Alternative (from `lightning-core/` directory):

```bash
python ../ai_model_all_bench.py
python ../ml_all_bench.py
python ../dl_all_bench.py
```

Then checked by scanning `ours_best_vs_mps` from:
- `benchmark_results/kernel_bench.csv`
- `benchmark_results/pipeline_bench.csv`
- `benchmark_results/ml_all_bench.csv`
- `benchmark_results/large_gemm_auto_sweep.csv`

# 33. Benchmark Methodology Notes
- Warmup iterations are used before timed iterations.
- Some suites use repeated trials and median/robust center.
- Thermal state can affect absolute numbers; compare relative metrics and rerun if needed.
- For fair comparison, synchronize MPS paths and separate one-shot vs resident scenarios.

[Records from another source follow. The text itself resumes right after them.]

## config.mk

```make
export PLATFORM = sky130hd
export DESIGN_NAME = tblink_rpc_invoke_initiator
export DESIGN_NICKNAME = d
export VERILOG_FILES = /design/src/rtl/tblink_rpc_invoke_initiator.sv
export SDC_FILE = /design/constraint.sdc
export NUM_CORES = 1
export LEC_CHECK = 0
export BUFFER_PORTS_ARGS = -buffer_cell sky130_fd_sc_hd__clkbuf_2
export CAP_MARGIN = 20
export CORE_MARGIN = 1
export CORE_UTILIZATION = 26
export DETAILED_ROUTE_END_ITERATION = 10
export PLACE_DENSITY_LB_ADDON = 0.12
export SLEW_MARGIN = 10
export SYNTH_ARGS = -nofsm -noshare
export SYNTH_HDL_FRONTEND = slang
export SYNTH_SLANG_ARGS = --single-unit
```

## constraint.sdc

```tcl
create_clock -name clock -period 7.2 [get_ports clock]
set_input_delay 0 -clock clock [delete_from_list [all_inputs] [get_ports clock]]
set_output_delay 0 -clock clock [all_outputs]
set_load 0.02 [all_outputs]
```

## src/rtl/tblink_rpc_invoke_initiator.sv

```systemverilog
// tblink_rpc_invoke_initiator: calling end of the TbLink RPC invoke/invoke_rsp exchange.
// Serialises calls onto a word stream, tracks outstanding call ids and turns matched responses into completions.
module tblink_rpc_invoke_initiator #(
   parameter int unsigned DATA_W      = 32,
   parameter int unsigned METHOD_W    = 8,
   parameter int unsigned CALL_ID_W   = 8,
   parameter int unsigned MAX_PARAMS  = 4,
   parameter int unsigned OUTSTANDING = 4
) (
   input  logic                               clock,
   input  logic                               reset_n,
   input  logic                               req_valid,
   output logic                               req_ready,
   input  logic [METHOD_W-1:0]                req_method,
   input  logic [7:0]                         req_nparams,
   input  logic [MAX_PARAMS*DATA_W-1:0]       req_params,
   output logic [CALL_ID_W-1:0]               req_call_id,
   output logic                               tx_valid,
   input  logic                               tx_ready,
   output logic [DATA_W-1:0]                  tx_data,
   output logic                               tx_last,
   input  logic                               rx_valid,
   output logic                               rx_ready,
   input  logic [CALL_ID_W-1:0]               rx_call_id,
   input  logic [DATA_W-1:0]                  rx_retval,
   output logic                               cpl_valid,
   input  logic                               cpl_ready,
   output logic [METHOD_W-1:0]                cpl_method,
   output logic [CALL_ID_W-1:0]               cpl_call_id,
   output logic [DATA_W-1:0]                  cpl_retval,
   output logic                               err_unknown_id,
   output logic [$clog2(OUTSTANDING+1)-1:0]   outstanding
);

   localparam int unsigned CNT_W  = $clog2(OUTSTANDING + 1);
   localparam int unsigned IDX_W  = (MAX_PARAMS > 1) ? $clog2(MAX_PARAMS) : 1;
   localparam int unsigned SLOT_W = (OUTSTANDING > 1) ? $clog2(OUTSTANDING) : 1;
   localparam int unsigned HDR_HI = CALL_ID_W + METHOD_W + 8;

   typedef enum logic [1:0] {ST_IDLE, ST_HDR, ST_PARAM} state_e;

   state_e                        state_q, state_d;
   logic                          run_q;
   logic [CALL_ID_W-1:0]          id_cnt_q, id_cnt_d;
   logic [CALL_ID_W-1:0]          call_id_q, call_id_d;
   logic [METHOD_W-1:0]           method_q, method_d;
   logic [7:0]                    nparams_q, nparams_d;
   logic [MAX_PARAMS*DATA_W-1:0]  params_q, params_d;
   logic [IDX_W-1:0]              idx_q, idx_d;

   logic [OUTSTANDING-1:0]        slot_vld_q, slot_vld_d;
   logic [CALL_ID_W-1:0]          slot_id_q     [OUTSTANDING];
   logic [CALL_ID_W-1:0]          slot_id_d     [OUTSTANDING];
   logic [METHOD_W-1:0]           slot_method_q [OUTSTANDING];
   logic [METHOD_W-1:0]           slot_method_d [OUTSTANDING];
   logic [CNT_W-1:0]              out_cnt_q, out_cnt_d;

   logic                          cpl_valid_q, cpl_valid_d;
   logic [METHOD_W-1:0]           cpl_method_q, cpl_method_d;
   logic [CALL_ID_W-1:0]          cpl_call_id_q, cpl_call_id_d;
   logic [DATA_W-1:0]             cpl_retval_q, cpl_retval_d;
   logic                          err_q, err_d;

   logic                          full_c, id_busy_c, hit_c;
   logic [SLOT_W-1:0]             hit_idx_c, free_idx_c;
   logic                          req_fire_c, rx_fire_c, rx_hit_c;
   logic [7:0]                    nparams_clamp_c;
   logic [DATA_W-1:0]             hdr_word_c, param_word_c;

   // Associative search of the call table: free slot, counter-id collision, response match
   always_comb begin
      full_c     = (out_cnt_q == CNT_W'(OUTSTANDING));
      id_busy_c  = 1'b0;
      hit_c      = 1'b0;
      hit_idx_c  = '0;
      free_idx_c = '0;
      for (int i = 0; i < int'(OUTSTANDING); i++) begin
         if (!slot_vld_q[i]) free_idx_c = SLOT_W'(i);
         if (slot_vld_q[i] && (slot_id_q[i] == id_cnt_q)) id_busy_c = 1'b1;
         if (slot_vld_q[i] && (slot_id_q[i] == rx_call_id)) begin
            hit_c     = 1'b1;
            hit_idx_c = SLOT_W'(i);
         end
      end
   end

   assign req_ready       = run_q && (state_q == ST_IDLE) && !full_c && !id_busy_c;
   assign req_call_id     = id_cnt_q;
   assign req_fire_c      = req_valid && req_ready;
   assign rx_ready        = run_q && (!cpl_valid_q || cpl_ready);
   assign rx_fire_c       = rx_valid && rx_ready;
   assign rx_hit_c        = rx_fire_c && hit_c;
   assign nparams_clamp_c = (req_nparams > 8'(MAX_PARAMS)) ? 8'(MAX_PARAMS) : req_nparams;

   // Outbound word formatting from the latched call
   always_comb begin
      param_word_c = '0;
      for (int i = 0; i < int'(MAX_PARAMS); i++) begin
         if (idx_q == IDX_W'(i)) param_word_c = params_q[i*DATA_W +: DATA_W];
      end
      hdr_word_c                          = '0;
      hdr_word_c[7:0]                     = nparams_q;
      hdr_word_c[METHOD_W+7:8]            = method_q;
      hdr_word_c[HDR_HI-1:METHOD_W+8]     = call_id_q;
   end

   assign tx_valid = (state_q != ST_IDLE);
   assign tx_data  = (state_q == ST_HDR)   ? hdr_word_c :
                     (state_q == ST_PARAM) ? param_word_c : '0;
   assign tx_last  = (state_q == ST_HDR)   ? (nparams_q == 8'd0) :
                     (state_q == ST_PARAM) ? (8'(idx_q) == (nparams_q - 8'd1)) : 1'b0;

   // Call sequencer: IDLE -> HDR -> PARAM* -> IDLE
   always_comb begin
      state_d   = state_q;
      idx_d     = idx_q;
      method_d  = method_q;
      nparams_d = nparams_q;
      params_d  = params_q;
      call_id_d = call_id_q;
      id_cnt_d  = id_cnt_q;
      case (state_q)
         ST_IDLE: begin
            if (req_fire_c) begin
               method_d  = req_method;
               nparams_d = nparams_clamp_c;
               params_d  = req_params;
               call_id_d = id_cnt_q;
               id_cnt_d  = id_cnt_q + CALL_ID_W'(1);
               state_d   = ST_HDR;
            end
         end
         ST_HDR: begin
            if (tx_ready) begin
               idx_d   = '0;
               state_d = (nparams_q == 8'd0) ? ST_IDLE : ST_PARAM;
            end
         end
         ST_PARAM: begin
            if (tx_ready) begin
               idx_d = idx_q + IDX_W'(1);
               if (tx_last) state_d = ST_IDLE;
            end
         end
         default: state_d = ST_IDLE;
      endcase
   end

   // Table allocate/free and completion staging; alloc and free may coincide
   always_comb begin
      slot_vld_d    = slot_vld_q;
      slot_id_d     = slot_id_q;
      slot_method_d = slot_method_q;
      cpl_valid_d   = cpl_valid_q;
      cpl_method_d  = cpl_method_q;
      cpl_call_id_d = cpl_call_id_q;
      cpl_retval_d  = cpl_retval_q;
      err_d         = rx_fire_c && !hit_c;
      if (cpl_ready) cpl_valid_d = 1'b0;
      if (rx_hit_c) begin
         slot_vld_d[hit_idx_c] = 1'b0;
         cpl_valid_d           = 1'b1;
         cpl_method_d          = slot_method_q[hit_idx_c];
         cpl_call_id_d         = rx_call_id;
         cpl_retval_d          = rx_retval;
      end
      if (req_fire_c) begin
         slot_vld_d[free_idx_c]    = 1'b1;
         slot_id_d[free_idx_c]     = id_cnt_q;
         slot_method_d[free_idx_c] = req_method;
      end
      case ({req_fire_c, rx_hit_c})
         2'b10:   out_cnt_d = out_cnt_q + CNT_W'(1);
         2'b01:   out_cnt_d = out_cnt_q - CNT_W'(1);
         default: out_cnt_d = out_cnt_q;
      endcase
   end

   always_ff @(posedge clock or negedge reset_n) begin
      if (!reset_n) begin
         state_q       <= ST_IDLE;
         run_q         <= 1'b0;
         id_cnt_q      <= '0;
         call_id_q     <= '0;
         method_q      <= '0;
         nparams_q     <= '0;
         params_q      <= '0;
         idx_q         <= '0;
         slot_vld_q    <= '0;
         out_cnt_q     <= '0;
         cpl_valid_q   <= 1'b0;
         cpl_method_q  <= '0;
         cpl_call_id_q <= '0;
         cpl_retval_q  <= '0;
         err_q         <= 1'b0;
         for (int i = 0; i < int'(OUTSTANDING); i++) begin
            slot_id_q[i]     <= '0;
            slot_method_q[i] <= '0;
         end
      end else begin
         state_q       <= state_d;
         run_q         <= 1'b1;
         id_cnt_q      <= id_cnt_d;
         call_id_q     <= call_id_d;
         method_q      <= method_d;
         nparams_q     <= nparams_d;
         params_q      <= params_d;
         idx_q         <= idx_d;
         slot_vld_q    <= slot_vld_d;
         out_cnt_q     <= out_cnt_d;
         cpl_valid_q   <= cpl_valid_d;
         cpl_method_q  <= cpl_method_d;
         cpl_call_id_q <= cpl_call_id_d;
         cpl_retval_q  <= cpl_retval_d;
         err_q         <= err_d;
         slot_id_q     <= slot_id_d;
         slot_method_q <= slot_method_d;
      end
   end

   assign cpl_valid      = cpl_valid_q;
   assign cpl_method     = cpl_method_q;
   assign cpl_call_id    = cpl_call_id_q;
   assign cpl_retval     = cpl_retval_q;
   assign err_unknown_id = err_q;
   assign outstanding    = out_cnt_q;

endmodule

```

# ---- Yosys cells after proc, flatten, opt, wreduce, memory -nomap -nowiden
# Index checks and enable logic that the tools add are counted.
dict set report totals {
  ff_bits 286
  input_bits 190
}
dict set report classes {
  reduce_logical 34
  add_sub_neg 5
  order_cmp 8
  eq_ne 21
  n_mux 48
  n_bitwise 5
}
# cell count
set ops {}
lappend ops {{two-way mux 32 bit} 6}
lappend ops {{bitwise mux 32 bit} 2}
lappend ops {{== test 8 bit} 8}
lappend ops {{two-way mux 8 bit} 4}
lappend ops {{two-way mux 2 bit} 11}
lappend ops {{logical AND 1 bit} 19}
lappend ops {{binary-select mux 8 bit (select 2 bit)} 1}
lappend ops {{demux 8 bit (select 2 bit)} 1}
lappend ops {{two-way mux 1 bit} 16}
lappend ops {{adder 8 x 1 -> 8 bit, second input constant} 1}
lappend ops {{== test 2 bit, second input constant} 4}
lappend ops {{== test 2 x 8 -> 1 bit} 1}
lappend ops {{> comparator 8 x 3 -> 1 bit, second input constant} 1}
lappend ops {{logical NOT 8 bit} 1}
lappend ops {{two-way mux 4 bit} 2}
lappend ops {{inequality test 2 bit, second input constant} 4}
lappend ops {{nonzero test 2 bit} 4}
lappend ops {{subtractor 8 x 1 -> 8 bit, second input constant} 1}
lappend ops {{== test 2 x 1 -> 1 bit, second input constant} 3}
lappend ops {{>= comparator 3 bit, second input constant} 2}
lappend ops {{< comparator 2 x 3 -> 1 bit, second input constant} 2}
lappend ops {{inverter 2 -> 3 bit} 2}
lappend ops {{one-hot mux 2 bit (3 select lines)} 1}
lappend ops {{one-hot mux 3 bit (2 select lines)} 1}
lappend ops {{other kinds (17)} 23}

# ---- Logic depth before layout (Yosys ltp)
dict set report logic_depth {
  ltp_word 14
  depth_mapped 15
}

# ---- Worst setup path before layout
# OpenSTA, ideal clock, no wires.
dict set report synth_timing {
  path_type {reg2reg}
  start {register id_cnt_q[3], in the netlist req_call_id[3]}
  end {register out_cnt_q[2], in the netlist outstanding[2]}
  synth_period_minus_slack_ns 2.894
  arrival_ns 2.815
  stages_incl_launch_ff 15
  required_ns 7.120
  path_slack_ns 4.306
  cell_sequence {dfrtp_1 > buf_4 > xor2_1 > nor4_1 > nand4_1 > nand3_1 > nor2_1 > inv_1 > clkbuf_1 > ha_1 > inv_1 > fa_1 > xor2_1 > nor2_1 > xor2_1}
}
dict set report synth_between {
  elab_chain_cells 11
}
# item line
set synth_lines {}
lappend synth_lines {{start: declaration} 44} ;# logic [CALL_ID_W-1:0] id_cnt_q, id_cnt_d;
lappend synth_lines {{start signal: assignment} 203} ;# id_cnt_q <= id_cnt_d;
lappend synth_lines {{== test 8 bit} 79} ;# if (slot_vld_q[i] && (slot_id_q[i] == id_cnt_q)) id_busy_c = 1'b1;
lappend synth_lines {{logical AND 1 bit} 79}
lappend synth_lines {{two-way mux 1 bit (3 in a row)} 79}
lappend synth_lines {{two-way mux 1 bit *} 79}
lappend synth_lines {{logical NOT 1 bit *} 87} ;# assign req_ready = run_q && (state_q == ST_IDLE) && !full_c && !id_busy_c;
lappend synth_lines {{logical AND 1 bit *} 87}
lappend synth_lines {{logical AND 1 bit *} 89} ;# assign req_fire_c = req_valid && req_ready;
lappend synth_lines {{== test 2 x 1 -> 1 bit or == test 2 bit (tied branches)} 172} ;# case ({req_fire_c, rx_hit_c})
lappend synth_lines {{one-hot mux 3 bit (2 select lines) or nonzero test 2 bit (tied branches)} n/a}
lappend synth_lines {{end signal: assignment} 210} ;# out_cnt_q <= out_cnt_d;
lappend synth_lines {{end: declaration} 56} ;# logic [CNT_W-1:0] out_cnt_q, out_cnt_d;
# Every way passes the cells marked *; elsewhere a longest branch is shown, timed or not.
# A chain may end at the register's enable or synchronous reset.

# ---- Worst setup path in the final report
dict set report layout_timing {
  start {register id_cnt_q[6], in the netlist req_call_id[6]}
  end {register out_cnt_q[2], in the netlist outstanding[2]}
}
# The elaborated chain is that of the path after synthesis.

==> results.ini <==
[placed_design]
place.detailed.hpwl_um = 28000
dpl_worst_slack_ns = 2.63
io_buffers = 286
gp_congestion = 0.775
placed_cell_area_um2 = 15500

[timing]
finClkSkew_ns = 0.00767
rsz0062_at_grt = no
final_hold_viol_count = 0
relSlewSlack = 0.307
worst_slack_ns = 2.72
worst_pin_slew_ns = 1.04
final.period_utilization = 0.622
fmax_mhz = 223
fin_tns_setup_ns = 0
setup_viol = 0
finalMaxSlewViolations = 0
fin_crit_ns = 4.48

[worst_setup_path]
worstRegToRegCells = 13
cp-end-kind = flip-flop
worstPathCellList = xor2_1 -> nor4_1 -> nand4_1 -> nand3_1 -> nor2_4 -> buf_4 -> inv_1 -> ha_1 -> inv_1 -> fa_1 -> xor2_1 -> nor2_1 -> xor2_1
arrival_ns = 4.95
worstReg2RegStart = req_call_id[6]$_DFFE_PN0P_
crit_fanout = 57
rr_endpoint = outstanding[2]$_DFFE_PN0P_
worstPathRequired_ns = 7.67
critPathKind = reg -> reg
crit_top_cell = xor2_1
r2r_setup_slack_ns = 2.72
setup.worst_path.start_class = flip-flop
critPathSlowestCell = dfrtp_1
cpPeakStageDelay_ns = 0.80

[routing]
drc = 0
routed_via_density = 4.46
wl_per_cell_um = 17.9
finalWirelength_um = 40900
dr.pass1.iters = 4
vias = 10200
antenna_left = 0
drt_iter0_drc = 396

[yosys]
ys_warn_count = 0
yosys_register_bits = 286
async_flop_share = 1.00
synth_seq_area_share = 0.531
synth_cells = 1139
synth.distinct_cells = 49
synth_ff_type = dfrtp_1
syn_area_per_cell_um2 = 11.8
synth-edff-count = 0
synth_nets = 1337
syn_area_um2 = 13500

[layout]
utilization = 0.363
layout-drive-gt1-share = 0.384
final_common_cell = dfrtp_1
areaGrowthSynthToFinish_pct = 38.2
nets = 1780
n_fill_cell = 5128
most-common-layout-cells = dfrtp_1, clkbuf_2, mux2_2, dlygate4sd3_1, a21oi_1
design_area_um2 = 18600

[outcome]
status = finished, final reports clean

[clocking]
clk_pin_slew_ns = 0.06
ctsLongestPathBuffers = 3
clock_latency_ns = 0.55
cts_buffers = 37
clockRootBuffer = clkbuf_16
cts.sinks = 286
post_cts_resized = 0
cts_tree = yes
cts-htree-levels = 2

[run]
drv_cap = 0

[grt]
grt_overflow = 0
grt_pass1_vias = 10900
grt_pass1_wl_um = 64300
track_usage = 0.156
grt_max_degree = 138
antenna_found_initial = 2

[floorplanning]
dieWidth_um = 230
core_um2 = 51300
placementRows = 83
die-area_um2 = 52800
fp.dieH_um = 230
initial_core_util = 0.263
ios = 287

[power_and_ir_drop]
max-vdd-ir-drop_v = 0.000153
p_leak_nw = 8.39
p_per_area_nw_per_um2 = 405

[hold_path]
hold_class = in -> async

## cells in the mapped netlist, drive strengths merged, types with 3 or more instances
| cell | number | area share |
|---|---|---|
| a21oi | 99 | 0.037 |
| a311oi | 5 | 0.0032 |
| and2 | 8 | 0.0037 |
| and3 | 8 | 0.0037 |
| buf | 44 | 0.019 |
| clkbuf | 38 | 0.011 |
| dfrtp | 286 | 0.53 |
| ha | 7 | 0.0065 |
| inv | 12 | 0.0033 |
| mux2 | 256 | 0.22 |
| nand2 | 75 | 0.021 |
| nand2b | 3 | 0.0014 |
| nand3 | 23 | 0.0085 |
| nand3b | 33 | 0.018 |
| nand4 | 14 | 0.0065 |
| nor2 | 53 | 0.015 |
| nor3 | 23 | 0.0097 |
| nor4 | 7 | 0.0032 |
| o21ai | 37 | 0.014 |
| or3 | 4 | 0.0019 |
| xnor2 | 47 | 0.031 |
| xor2 | 30 | 0.019 |
## worst max-delay path: cells and delay by family, from the launching register on
kind,cells,cell delay (ns)
simple gates,5,1.37
buf+inv,3,1.09
xor+xnor,3,0.42
flops,1,0.80
fa+ha+maj,2,0.68
## sequential cells by signal, indices dropped and copies added, names as in the netlist, 3 cells and up
register	cells
cpl_method	8
slot_method_q	32
slot_id_q	32
outstanding	3
cpl_retval	32
call_id_q	8
params_q	128
slot_vld_q	4
method_q	8
cpl_call_id	8
nparams_q	8
req_call_id	8
## cell families after synthesis
| group | after synthesis | synth area share |
|---|---|---|
| mux | 258 | 0.218 |
| compound gates | 158 | 0.0632 |
| other cells | 1 | 0.000278 |
| simple gates | 257 | 0.0965 |
| flops | 286 | 0.531 |
| buf+inv | 94 | 0.0331 |
| xor+xnor | 77 | 0.0500 |
| fa+ha+maj | 8 | 0.00798 |
## worst max-delay path by stage
stage          depth (start not counted)                  startpoint                          to  slack (ns)
6_report                              13  req_call_id[6]$_DFFE_PN0P_  outstanding[2]$_DFFE_PN0P_        2.72
5_1_grt                               13  req_call_id[3]$_DFFE_PN0P_  outstanding[2]$_DFFE_PN0P_        2.26
4_1_cts                               13  req_call_id[3]$_DFFE_PN0P_  outstanding[2]$_DFFE_PN0P_        2.59
3_5_place_dp                          13  req_call_id[6]$_DFFE_PN0P_  outstanding[2]$_DFFE_PN0P_        2.63
3_3_place_gp                          13  req_call_id[6]$_DFFE_PN0P_  outstanding[2]$_DFFE_PN0P_        2.54
2_1_floorplan                         14  req_call_id[3]$_DFFE_PN0P_  outstanding[2]$_DFFE_PN0P_        4.31
## power by group
| group | internal (mW) | leakage, nW | switching, mW |
|---|---|---|---|
| Combinational | 1.32 | 4.28 | 1.45 |
| Sequential | 2.33 | 3.52 | 0.567 |
| Clock | 1.14 | 0.596 | 0.727 |
| Total | 4.79 | 8.39 | 2.74 |
## stage by stage
step | hold slack, ns | cells | power, mW
after global placement | 0.0661 | 2035 | 5.64
after detailed placement | 0.0666 | 2035 | 5.66
after global routing | 0.0939 | 2289 | 8.09
after CTS | 0.0573 | 2285 | 7.67
final | 0.0275 | 2289 | 7.54
after floorplan | -0.296 | 1139 | 4.75
## final cells by class
cell class	instances	area [µm²]	area share
flip-flops and latches	286	7160	0.384
multi-input cells	759	5900	0.317
repair buffers	486	3450	0.185
clock buffers	58	1130	0.0605
well taps	680	851	0.0457
clock inverters	6	87.6	0.00470
inverters	12	45.0	0.00242
diodes	2	5.00	0.000269
## routing by layer
layer,global-route usage,share of wire,vias to the layer above,wire [µm]
met5,0,0,-,0
met4,0.0482,0.021,0,878
met3,0.0365,0.058,56,2360
met2,0.247,0.45,266,18500
met1,0.212,0.47,4986,19200
li1,-,-,4891,-
## timing repair
item / 4_1_cts / 5_1_grt
endpoints found under the hold margin: 308 / 0
hold buffers: 186 / 0
setup buffers: 0 / 0
endpoints found under the setup margin: 0 / 0
Power figures use the tool's default switching activity.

# 34. Repository Structure
```text
include/lightning_core/         # public wrapper headers
include/lightning_core/core/    # canonical core headers
include/cudajun/                # compatibility forwarding headers
src/                            # runtime + op implementations
python/bindings/                # pybind11 bindings
benchmarks/                     # native benchmark sources/scripts
tests/                          # C++ unit tests
docs/                           # quickstart/advanced/contributor docs
```

# 35. Roadmap
- Expand fused operator coverage for end-to-end pipelines.
- Improve precision/performance control surfaces.
- Harden reproducibility tooling and CI benchmarking.
- Continue Python ergonomics while preserving low-level controls.

# 36. Citation
If you use Lightning Core in research, please cite it as software:

```bibtex
@software{lightning_core,
  title = {Lightning Core: Metal-First Runtime for Attention and Fused Pipelines},
  author = {Beak, JunHyeon},
  year = {2026},
  url = {https://github.com/wnsgus00114-droid/lightning-core}
}
```

# 37. License
This project is licensed under **Kwangwoon University License 1.0 (KWU-1.0)**.
See [LICENSE](LICENSE).

# 38. Contributing
Please read:
- [docs/contributor.md](docs/contributor.md)

General flow:
1. Open an issue/discussion for major changes.
2. Keep PRs focused and benchmark-backed when performance-sensitive.
3. Include reproduction steps for behavior/perf changes.

# 39. Project Status
**Active development (beta).**

Lightning Core is stable enough for experimentation and benchmarking, while APIs and internals continue to evolve quickly.